Thursday, we had a rough 36-mile sail from Gwynn Island down to an anchorage on Bennett Creek, which is just off the Poquoson River. Even-though I am sure you all know just where that is located, I give a quick description. Essentially, it is getting closer back to Hampton, where we’ll start heading South on the ICW. It’s a nice little anchorage with a couple older marinas, but surrounded by new homes. A number of newer subdivisions have built up because of the close proximity to Hampton and Newport News. There was a shabby little place called Owen’s Marina Restaurant that is reported to have very good local Flounder Fish & Chips. I do have to admit, it is probably the best fried fish I’ve ever had, even if the ambiance left a little to be desired. Hey, a crew from a Coast Guard boat came in and ate there too, so we should be OK.

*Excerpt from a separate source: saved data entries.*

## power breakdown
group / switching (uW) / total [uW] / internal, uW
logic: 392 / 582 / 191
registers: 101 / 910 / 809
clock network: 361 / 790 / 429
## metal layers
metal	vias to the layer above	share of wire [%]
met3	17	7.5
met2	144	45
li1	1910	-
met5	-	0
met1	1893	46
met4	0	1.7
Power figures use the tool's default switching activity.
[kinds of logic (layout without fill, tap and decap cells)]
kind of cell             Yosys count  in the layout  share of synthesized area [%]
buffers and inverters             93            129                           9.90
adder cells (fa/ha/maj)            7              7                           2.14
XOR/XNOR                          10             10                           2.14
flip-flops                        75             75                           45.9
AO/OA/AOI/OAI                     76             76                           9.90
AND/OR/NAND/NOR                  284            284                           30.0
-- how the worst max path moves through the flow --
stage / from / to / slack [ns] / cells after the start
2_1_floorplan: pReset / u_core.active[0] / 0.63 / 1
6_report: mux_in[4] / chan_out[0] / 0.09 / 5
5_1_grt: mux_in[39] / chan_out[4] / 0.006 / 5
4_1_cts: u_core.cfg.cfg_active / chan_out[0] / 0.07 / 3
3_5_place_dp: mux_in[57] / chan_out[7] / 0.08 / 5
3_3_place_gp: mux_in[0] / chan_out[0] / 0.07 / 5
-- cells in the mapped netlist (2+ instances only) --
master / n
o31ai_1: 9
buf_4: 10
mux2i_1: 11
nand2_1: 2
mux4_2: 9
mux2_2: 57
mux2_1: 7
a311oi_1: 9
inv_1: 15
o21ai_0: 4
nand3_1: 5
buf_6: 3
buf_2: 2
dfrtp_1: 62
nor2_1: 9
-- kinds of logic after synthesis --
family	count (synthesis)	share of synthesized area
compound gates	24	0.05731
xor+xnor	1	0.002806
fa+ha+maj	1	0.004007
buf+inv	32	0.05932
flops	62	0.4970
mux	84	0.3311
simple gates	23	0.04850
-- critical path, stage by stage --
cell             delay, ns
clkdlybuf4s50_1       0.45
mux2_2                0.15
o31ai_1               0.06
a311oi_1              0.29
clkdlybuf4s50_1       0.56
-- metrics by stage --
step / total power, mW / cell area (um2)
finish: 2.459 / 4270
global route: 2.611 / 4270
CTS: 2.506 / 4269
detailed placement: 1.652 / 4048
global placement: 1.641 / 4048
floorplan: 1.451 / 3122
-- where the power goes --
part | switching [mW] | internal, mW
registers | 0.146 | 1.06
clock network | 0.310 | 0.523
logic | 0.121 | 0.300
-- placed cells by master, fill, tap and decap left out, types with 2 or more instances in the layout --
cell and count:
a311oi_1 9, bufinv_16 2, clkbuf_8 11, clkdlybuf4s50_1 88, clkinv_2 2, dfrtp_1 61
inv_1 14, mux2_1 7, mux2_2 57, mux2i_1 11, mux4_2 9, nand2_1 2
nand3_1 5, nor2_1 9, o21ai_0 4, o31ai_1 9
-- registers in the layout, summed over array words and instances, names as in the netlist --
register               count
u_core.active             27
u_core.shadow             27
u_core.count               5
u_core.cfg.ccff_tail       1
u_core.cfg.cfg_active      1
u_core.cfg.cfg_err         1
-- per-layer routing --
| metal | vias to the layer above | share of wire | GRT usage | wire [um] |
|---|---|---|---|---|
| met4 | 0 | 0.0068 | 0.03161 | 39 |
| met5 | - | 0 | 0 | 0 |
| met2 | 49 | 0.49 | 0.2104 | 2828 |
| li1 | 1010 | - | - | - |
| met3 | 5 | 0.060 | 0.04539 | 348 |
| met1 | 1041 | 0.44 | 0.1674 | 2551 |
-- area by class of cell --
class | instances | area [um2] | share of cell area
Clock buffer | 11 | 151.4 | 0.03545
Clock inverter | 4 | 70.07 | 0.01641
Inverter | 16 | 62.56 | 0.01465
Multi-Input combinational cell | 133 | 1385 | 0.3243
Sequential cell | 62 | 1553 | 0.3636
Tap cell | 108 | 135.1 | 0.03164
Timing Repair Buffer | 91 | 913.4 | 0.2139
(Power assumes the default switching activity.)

Friday, we crossed on down through Hampton Roads. We were in luck that none of those “War Ships”, from which you MUST stay 500-yards, were entering or exiting. It is simply amazing how much commercial ship traffic goes on in this area. We kept on going down the Elizabeth River. Instead of taking the turn down the Dismal Swamp Canal, we opted for different scenery by taking what they call the “Virginia Cut Route”. Our stop for the night – in fact for two nights – was Atlantic Yacht Basin, just past “Great Bridge”. Things get a little confusing because there is a bridge called “Great Bridge” in a town called “Great Bridge”. This ws a major re-provisioning stop because not only have we not seen a grocery store for several weeks, there is a fantastic Farm Fresh supermarket about one-half mile from our slip.
Now, you may not realize that a decisive battle of the the Revolutionary War took place at Great Bridge in 1775. The complete defeat of the British at Great Bridge allowed the Americans to capture Norfolk, giving the Americans a naval base, and ending British rule of Virginia.
Saturday was a busy day. In the morning Paula made good use of the marina’s washers and dryers, while I scrubbed down Freestyle from stem to stern. That afternoon we had lunch at Moe’s, and then it was off to Farm Fresh, where we loaded up two very full shopping carts. By the time all was loaded back on Freestyle, she was floating a couple inches below her normal waterline.
It appears that rowing is popular here. Friday, Saturday, and early Sunday we saw high school kids and adults out rowing in the canal right by our boat. The local high school has rowing as a sport, and there is a club team as well. It brought back memories of when our daughter Jessica was on the Macalister College crew team.